ASSIGNMENT: One range is to be output from the listing below, exactly as written: the line with "binary-select mux 32" to the line with "inequality test 2 bit, second", both kept.

RECORDS:
===== src/rtl/alt_pkg.sv =====
// Shared constants, codes and types for the array list table.
package alt_pkg;

    localparam int CAPACITY   = 16;
    localparam int DATA_WIDTH = 32;
    localparam int IDX_W      = 4;
    localparam int CNT_W      = 5;
    localparam int CMD_W      = 3;
    localparam int STAT_W     = 3;
    localparam int SORT_W     = $clog2(CAPACITY);

    localparam logic [CMD_W-1:0] CMD_INS_POS   = 3'd0;
    localparam logic [CMD_W-1:0] CMD_INS_FIRST = 3'd1;
    localparam logic [CMD_W-1:0] CMD_DEL_POS   = 3'd2;
    localparam logic [CMD_W-1:0] CMD_DEL_FIRST = 3'd3;
    localparam logic [CMD_W-1:0] CMD_LOCATE    = 3'd4;
    localparam logic [CMD_W-1:0] CMD_INS_SORT  = 3'd5;
    localparam logic [CMD_W-1:0] CMD_READ      = 3'd6;

    localparam logic [STAT_W-1:0] ST_OK       = 3'd0;
    localparam logic [STAT_W-1:0] ST_FULL     = 3'd1;
    localparam logic [STAT_W-1:0] ST_EMPTY    = 3'd2;
    localparam logic [STAT_W-1:0] ST_BADPOS   = 3'd3;
    localparam logic [STAT_W-1:0] ST_NOTFOUND = 3'd4;

    localparam logic [DATA_WIDTH-1:0] EMPTY_WORD = '1;

    typedef enum logic [2:0] {
        OP_HOLD,
        OP_OPEN,
        OP_CLOSE,
        OP_APPEND,
        OP_SORT
    } t_cell_op;

    typedef struct packed {
        t_cell_op               op;
        logic [IDX_W-1:0]       pos;
        logic [CNT_W-1:0]       occ;
        logic                   phase;
        logic [DATA_WIDTH-1:0]  value;
    } t_ctl;

    typedef enum logic [1:0] {
        S_IDLE = 2'b01,
        S_SORT = 2'b10
    } t_state;

endpackage


===== src/rtl/alt_cell.sv =====
// One storage cell of the list chain: shift, load and compare-exchange.
module alt_cell (
    input  logic                          i_clk,
    input  logic                          i_rst_n,
    input  logic [alt_pkg::IDX_W-1:0]     i_idx,
    input  alt_pkg::t_ctl                 i_ctl,
    input  logic [alt_pkg::DATA_WIDTH-1:0] i_left,
    input  logic [alt_pkg::DATA_WIDTH-1:0] i_right,
    output logic [alt_pkg::DATA_WIDTH-1:0] o_word,
    output logic                          o_match
);
    import alt_pkg::*;

    logic [DATA_WIDTH-1:0] r_word;
    logic [DATA_WIDTH-1:0] n_word;
    logic [CNT_W-1:0]      w_idx;
    logic [CNT_W-1:0]      w_idx_up;
    logic                  w_lower;

    assign w_idx    = CNT_W'(i_idx);
    assign w_idx_up = w_idx + CNT_W'(1);
    assign w_lower  = (i_idx[0] == i_ctl.phase);

    always_comb begin
        n_word = r_word;
        case (i_ctl.op)
            OP_OPEN: begin
                if (i_idx == i_ctl.pos) begin
                    n_word = i_ctl.value;
                end else if (i_idx > i_ctl.pos && w_idx <= i_ctl.occ) begin
                    n_word = i_left;
                end
            end
            OP_CLOSE: begin
                // cells past the end already hold minus one
                if (i_idx >= i_ctl.pos) begin
                    n_word = i_right;
                end
            end
            OP_APPEND: begin
                if (w_idx == i_ctl.occ) begin
                    n_word = i_ctl.value;
                end
            end
            OP_SORT: begin
                // odd-even transposition over the occupied part
                if (w_lower) begin
                    if (w_idx_up < i_ctl.occ && $signed(r_word) > $signed(i_right)) begin
                        n_word = i_right;
                    end
                end else if (i_idx != '0 && w_idx < i_ctl.occ
                             && $signed(i_left) > $signed(r_word)) begin
                    n_word = i_left;
                end
            end
            default: begin
                n_word = r_word;
            end
        endcase
    end

    always_ff @(posedge i_clk) begin
        if (!i_rst_n) begin
            r_word <= EMPTY_WORD;
        end else begin
            r_word <= n_word;
        end
    end

    assign o_word  = r_word;
    assign o_match = (r_word == i_ctl.value);

endmodule


===== src/rtl/array_list_table.sv =====
// Top level of the array list table: command decode, cell chain and result register.
//
//   channel   direction  handshake            payload
//   request   in         i_valid / o_stall    i_cmd, i_value, i_position
//   result    out        o_valid / i_stall    o_status, o_found_index, o_read_value,
//                                             o_entry_count
//
// Every command but insert sorted has its result registered and shown the
// cycle after acceptance. Insert sorted first appends the value and then runs
// CAPACITY odd-even compare-exchange passes along the cell chain.
// Synchronous reset fills every cell with minus one and clears the count.
// A request is taken while no sort runs and the result register is empty or is being emptied.
module array_list_table (
    input  logic                            i_clk,
    input  logic                            i_rst_n,
    input  logic                            i_valid,
    output logic                            o_stall,
    input  logic [alt_pkg::CMD_W-1:0]       i_cmd,
    input  logic signed [alt_pkg::DATA_WIDTH-1:0] i_value,
    input  logic [alt_pkg::IDX_W-1:0]       i_position,
    output logic                            o_valid,
    input  logic                            i_stall,
    output logic [alt_pkg::STAT_W-1:0]      o_status,
    output logic [alt_pkg::IDX_W-1:0]       o_found_index,
    output logic signed [alt_pkg::DATA_WIDTH-1:0] o_read_value,
    output logic [alt_pkg::CNT_W-1:0]       o_entry_count
);
    import alt_pkg::*;

    t_state                 r_state, n_state;
    logic [CNT_W-1:0]       r_occ, n_occ;
    logic [SORT_W-1:0]      r_sort_cnt, n_sort_cnt;
    logic                   r_ovalid, n_ovalid;
    logic [STAT_W-1:0]      r_status, n_status;
    logic [IDX_W-1:0]       r_found, n_found;
    logic [DATA_WIDTH-1:0]  r_rd, n_rd;

    logic [DATA_WIDTH-1:0]  w_words [CAPACITY];
    logic [CAPACITY-1:0]    w_match;
    t_ctl                   w_ctl;
    logic                   w_accept;
    logic                   w_full;
    logic [CNT_W-1:0]       w_pos;
    logic                   w_hit;
    logic [IDX_W-1:0]       w_hit_idx;

    assign o_stall  = (r_state != S_IDLE) || (r_ovalid && i_stall);
    assign w_accept = i_valid && !o_stall;
    assign w_full   = (r_occ == CNT_W'(CAPACITY));
    assign w_pos    = CNT_W'(i_position);

    // first match within the occupied part
    always_comb begin
        w_hit     = 1'b0;
        w_hit_idx = '0;
        for (int k = CAPACITY - 1; k >= 0; k--) begin
            if (w_match[k] && CNT_W'(k) < r_occ) begin
                w_hit     = 1'b1;
                w_hit_idx = IDX_W'(k);
            end
        end
    end

    always_comb begin
        n_state    = r_state;
        n_occ      = r_occ;
        n_sort_cnt = r_sort_cnt;
        n_ovalid   = r_ovalid && i_stall;
        n_status   = r_status;
        n_found    = r_found;
        n_rd       = r_rd;

        w_ctl.op    = OP_HOLD;
        w_ctl.pos   = i_position;
        w_ctl.occ   = r_occ;
        w_ctl.phase = r_sort_cnt[0];
        w_ctl.value = i_value;

        case (r_state)
            S_IDLE: begin
                if (w_accept) begin
                    n_status = ST_OK;
                    n_found  = '0;
                    n_rd     = '0;
                    n_ovalid = 1'b1;
                    case (i_cmd)
                        CMD_INS_POS: begin
                            if (w_full) begin
                                n_status = ST_FULL;
                            end else if (w_pos > r_occ) begin
                                n_status = ST_BADPOS;
                            end else begin
                                w_ctl.op = OP_OPEN;
                                n_occ    = r_occ + CNT_W'(1);
                            end
                        end
                        CMD_INS_FIRST: begin
                            if (w_full) begin
                                n_status = ST_FULL;
                            end else begin
                                w_ctl.op  = OP_OPEN;
                                w_ctl.pos = '0;
                                n_occ     = r_occ + CNT_W'(1);
                            end
                        end
                        CMD_DEL_POS: begin
                            if (r_occ == '0) begin
                                n_status = ST_EMPTY;
                            end else if (w_pos >= r_occ) begin
                                n_status = ST_BADPOS;
                            end else begin
                                w_ctl.op = OP_CLOSE;
                                n_occ    = r_occ - CNT_W'(1);
                            end
                        end
                        CMD_DEL_FIRST: begin
                            if (r_occ == '0) begin
                                n_status = ST_EMPTY;
                            end else begin
                                w_ctl.op  = OP_CLOSE;
                                w_ctl.pos = '0;
                                n_occ     = r_occ - CNT_W'(1);
                            end
                        end
                        CMD_LOCATE: begin
                            if (w_hit) begin
                                n_found = w_hit_idx;
                            end else begin
                                n_status = ST_NOTFOUND;
                            end
                        end
                        CMD_INS_SORT: begin
                            if (w_full) begin
                                n_status = ST_FULL;
                            end else begin
                                w_ctl.op   = OP_APPEND;
                                n_occ      = r_occ + CNT_W'(1);
                                n_ovalid   = 1'b0;
                                n_sort_cnt = '0;
                                n_state    = S_SORT;
                            end
                        end
                        CMD_READ: begin
                            if (w_pos >= r_occ) begin
                                n_status = ST_BADPOS;
                            end else begin
                                n_rd = w_words[i_position];
                            end
                        end
                        default: begin
                            n_status = ST_OK;
                        end
                    endcase
                end
            end
            S_SORT: begin
                w_ctl.op   = OP_SORT;
                n_sort_cnt = r_sort_cnt + SORT_W'(1);
                if (r_sort_cnt == SORT_W'(CAPACITY - 1)) begin
                    n_ovalid = 1'b1;
                    n_state  = S_IDLE;
                end
            end
            default: begin
                n_state = S_IDLE;
            end
        endcase
    end

    for (genvar g = 0; g < CAPACITY; g++) begin : g_cell
        logic [DATA_WIDTH-1:0] w_left;
        logic [DATA_WIDTH-1:0] w_right;

        if (g == 0) begin : g_first
            assign w_left = EMPTY_WORD;
        end else begin : g_mid_l
            assign w_left = w_words[g-1];
        end
        if (g == CAPACITY - 1) begin : g_last
            assign w_right = EMPTY_WORD;
        end else begin : g_mid_r
            assign w_right = w_words[g+1];
        end

        alt_cell u_cell (
            .i_clk   (i_clk),
            .i_rst_n (i_rst_n),
            .i_idx   (IDX_W'(g)),
            .i_ctl   (w_ctl),
            .i_left  (w_left),
            .i_right (w_right),
            .o_word  (w_words[g]),
            .o_match (w_match[g])
        );
    end

    always_ff @(posedge i_clk) begin
        if (!i_rst_n) begin
            r_state    <= S_IDLE;
            r_occ      <= '0;
            r_sort_cnt <= '0;
            r_ovalid   <= 1'b0;
        end else begin
            r_state    <= n_state;
            r_occ      <= n_occ;
            r_sort_cnt <= n_sort_cnt;
            r_ovalid   <= n_ovalid;
        end
    end

    always_ff @(posedge i_clk) begin
        r_status <= n_status;
        r_found  <= n_found;
        r_rd     <= n_rd;
    end

    // count is reported as it stands once the request has completed
    assign o_valid       = r_ovalid;
    assign o_status      = r_status;
    assign o_found_index = r_found;
    assign o_read_value  = r_rd;
    assign o_entry_count = r_occ;

endmodule


===== config.mk =====
export PLATFORM = sky130hd
export DESIGN_NAME = array_list_table
export DESIGN_NICKNAME = d
export VERILOG_FILES = /design/src/rtl/alt_pkg.sv /design/src/rtl/alt_cell.sv /design/src/rtl/array_list_table.sv
export SDC_FILE = /design/constraint.sdc
export NUM_CORES = 2
export LEC_CHECK = 0
export ABC_AREA = 1
export BUFFER_PORTS_ARGS = -buffer_cell sky130_fd_sc_hd__buf_2
export CAP_MARGIN = 20
export CORE_ASPECT_RATIO = 1.1
export CORE_MARGIN = 1.5
export CORE_UTILIZATION = 40
export CTS_CLUSTER_SIZE = 14
export DETAILED_ROUTE_END_ITERATION = 8
export PLACE_DENSITY = 0.52
export SLEW_MARGIN = 40
export SYNTH_ARGS = -nofsm -noshare
export SYNTH_HDL_FRONTEND = slang
export SYNTH_SLANG_ARGS = --single-unit

===== constraint.sdc =====
create_clock -name i_clk -period 6.02 [get_ports i_clk]
set_input_delay 0 -clock i_clk [delete_from_list [all_inputs] [get_ports i_clk]]
set_output_delay 0 -clock i_clk [all_outputs]
set_load 0.02 [all_outputs]

---- Word-level counts from Yosys, hierarchy flattened ----
Cells that the tools add are included.
word-level totals
  flip-flop bits (word level) ............. 563
  bits of input ports ..................... 43
  output and inout bits ................... 46
cells by class
  add/subtract/negate cells ............... 3
  order comparisons ....................... 84
  eq/ne operators ......................... 137
  multiplexer cells ....................... 202
  bitwise logic cells ..................... 4
  reduce and logical (&&, ||, !) cells .... 84
operators with widths
  operator                                                        count
  two-way mux 32 bit                                              113
  case mux 32 bit (4 select lines)                                16
  equality test 32 bit                                            16
  greater-than comparator 32 bit                                  15
  binary-select mux 32 bit (select 4 bit)                         1
  AND reduction 6 bit                                             16
  inequality test 2 x 1 -> 1 bit, second input constant           34
  logical AND 1 bit                                               50
  two-way mux 4 bit                                               12
  inequality test 3 x 1 -> 1 bit, second input constant           16
  inequality test 3 x 2 -> 1 bit, second input constant           16
  equality test 4 x 5 -> 1 bit, first input constant              8
  <= comparator 4 x 5 -> 1 bit, first input constant              8
  < comparator 4 x 5 -> 1 bit, first input constant               8
  two-way mux 5 bit                                               7
  equality test 4 bit, first input constant                       8
  greater-or-equal comparator 4 bit, first input constant         8
  greater-than comparator 32 x 1 -> 1 bit, second input constant  1
  greater-than comparator 4 bit, first input constant             8
  two-way mux 2 bit                                               14
  two-way mux 1 bit                                               24
  inequality test 2 bit, second input constant                    11
  equality test 3 x 5 -> 1 bit, first input constant              4
  <= comparator 3 x 5 -> 1 bit, first input constant              4
  other kinds (57)                                                96

---- Longest topological paths before layout ----
  word-level depth ........................ 20
  gate-level depth with buffers ........... 24
  depth with buffers taken out ............ 23

---- By module ----
Synthesis repeated with hierarchy kept, for this count alone.
second synthesis, totals
  cells, all modules ...................... 14332
  area total of the unflattened synthesis .. 87497.7 um^2
modules (own cells, without submodules)
  module                            instances  cells an instance  area an instance (um^2)  sequential area each (um^2)
  alt_cell (g_cell[12].u_cell ...)  10         810                4999.8                   640.6
  alt_cell (g_cell[10].u_cell ...)  4          834                5053.6                   640.6
  array_list_table                  1          1236               7190.6                   1411.4
  alt_cell (g_cell[0].u_cell)       1          833                5049.8                   640.6
  alt_cell (g_cell[15].u_cell)      1          827                5044.8                   640.6

---- Worst setup path after synthesis ----
OpenSTA, ideal clock, no wires.
  kind .................................... flip-flop to flip-flop
  start ................................... register r_state[1]
  end ..................................... register g_cell[1].u_cell.r_word[31]
  arrival ................................. 3.435 ns
  data required time ...................... 5.886 ns
  setup slack ............................. 2.451 ns
  cell stages (with the launch flop) ...... 19
  path buffers ............................ 2
  clock period less this slack ............ 3.569 ns
  cell sequence ........................... dfxtp_1 inv_1 ha_1 nand3_1 clkinv_1 o21ai_0 nor3_1 nand2_1 nand2_1 nor2_8 nor2_4 o21ai_2 buf_6 nand2_1 a31oi_2 nand2_1 buf_2 nand2_1 nand3_1
on the way
  word-level cells in the longest chain between the ends .. 10
RTL lines
  what                                             RTL line                 source
  from (decl)                                      array_list_table.sv:30   t_state r_state, n_state;
  from (signal assigned)                           array_list_table.sv:204  r_state <= n_state;
  inequality test 2 x 1 -> 1 bit                   array_list_table.sv:47   assign o_stall = (r_state != S_IDLE) || (r_ovalid && i_stall);
  logical OR 1 bit                                 array_list_table.sv:47
  logical NOT 1 bit                                array_list_table.sv:48   assign w_accept = i_valid && !o_stall;
  logical AND 1 bit                                array_list_table.sv:48
  two-way mux 7 bit                                array_list_table.sv:81   if (w_accept) begin
  two-way mux 4 bit                                array_list_table.sv:79   case (r_state)
  greater-than comparator 1 x 4 -> 1 bit           alt_cell.sv:30           end else if (i_idx > i_ctl.pos && w_idx <= i_ctl.occ) begin
  logical AND 1 bit                                alt_cell.sv:30
  inequality test 3 x 1 -> 1 bit (no source line)  -
  AND reduction 6 bit (no source line)             -
  to (signal assigned)                             alt_cell.sv:66           r_word <= n_word;
  to (decl)                                        alt_cell.sv:14           logic [DATA_WIDTH-1:0] r_word;
Several ways; a longest one is shown, not always the timed one.
A chain may end at the register's enable or synchronous reset.

---- Worst setup path after layout ----
  start ................................... register g_cell[14].u_cell.r_word[29]
  end ..................................... register g_cell[14].u_cell.r_word[2]
on the way
  word-level cells in the longest chain between the ends .. 4
RTL lines
  what                                               RTL line
  from (decl)                                        alt_cell.sv:14
  from (signal assigned)                             alt_cell.sv:66
  greater-than comparator 32 bit (on tied branches)  alt_cell.sv:52, alt_cell.sv:48
  logical AND 1 bit (on tied branches)               alt_cell.sv:52, alt_cell.sv:48
  inequality test 3 x 2 -> 1 bit (no source line)    -
  AND reduction 6 bit (no source line) *             -
Every way passes the cells marked *; elsewhere a longest branch is shown, timed or not.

ANSWER FOR THIS EXERCISE:
  binary-select mux 32 bit (select 4 bit)                         1
  AND reduction 6 bit                                             16
  inequality test 2 x 1 -> 1 bit, second input constant           34
  logical AND 1 bit                                               50
  two-way mux 4 bit                                               12
  inequality test 3 x 1 -> 1 bit, second input constant           16
  inequality test 3 x 2 -> 1 bit, second input constant           16
  equality test 4 x 5 -> 1 bit, first input constant              8
  <= comparator 4 x 5 -> 1 bit, first input constant              8
  < comparator 4 x 5 -> 1 bit, first input constant               8
  two-way mux 5 bit                                               7
  equality test 4 bit, first input constant                       8
  greater-or-equal comparator 4 bit, first input constant         8
  greater-than comparator 32 x 1 -> 1 bit, second input constant  1
  greater-than comparator 4 bit, first input constant             8
  two-way mux 2 bit                                               14
  two-way mux 1 bit                                               24
  inequality test 2 bit, second input constant                    11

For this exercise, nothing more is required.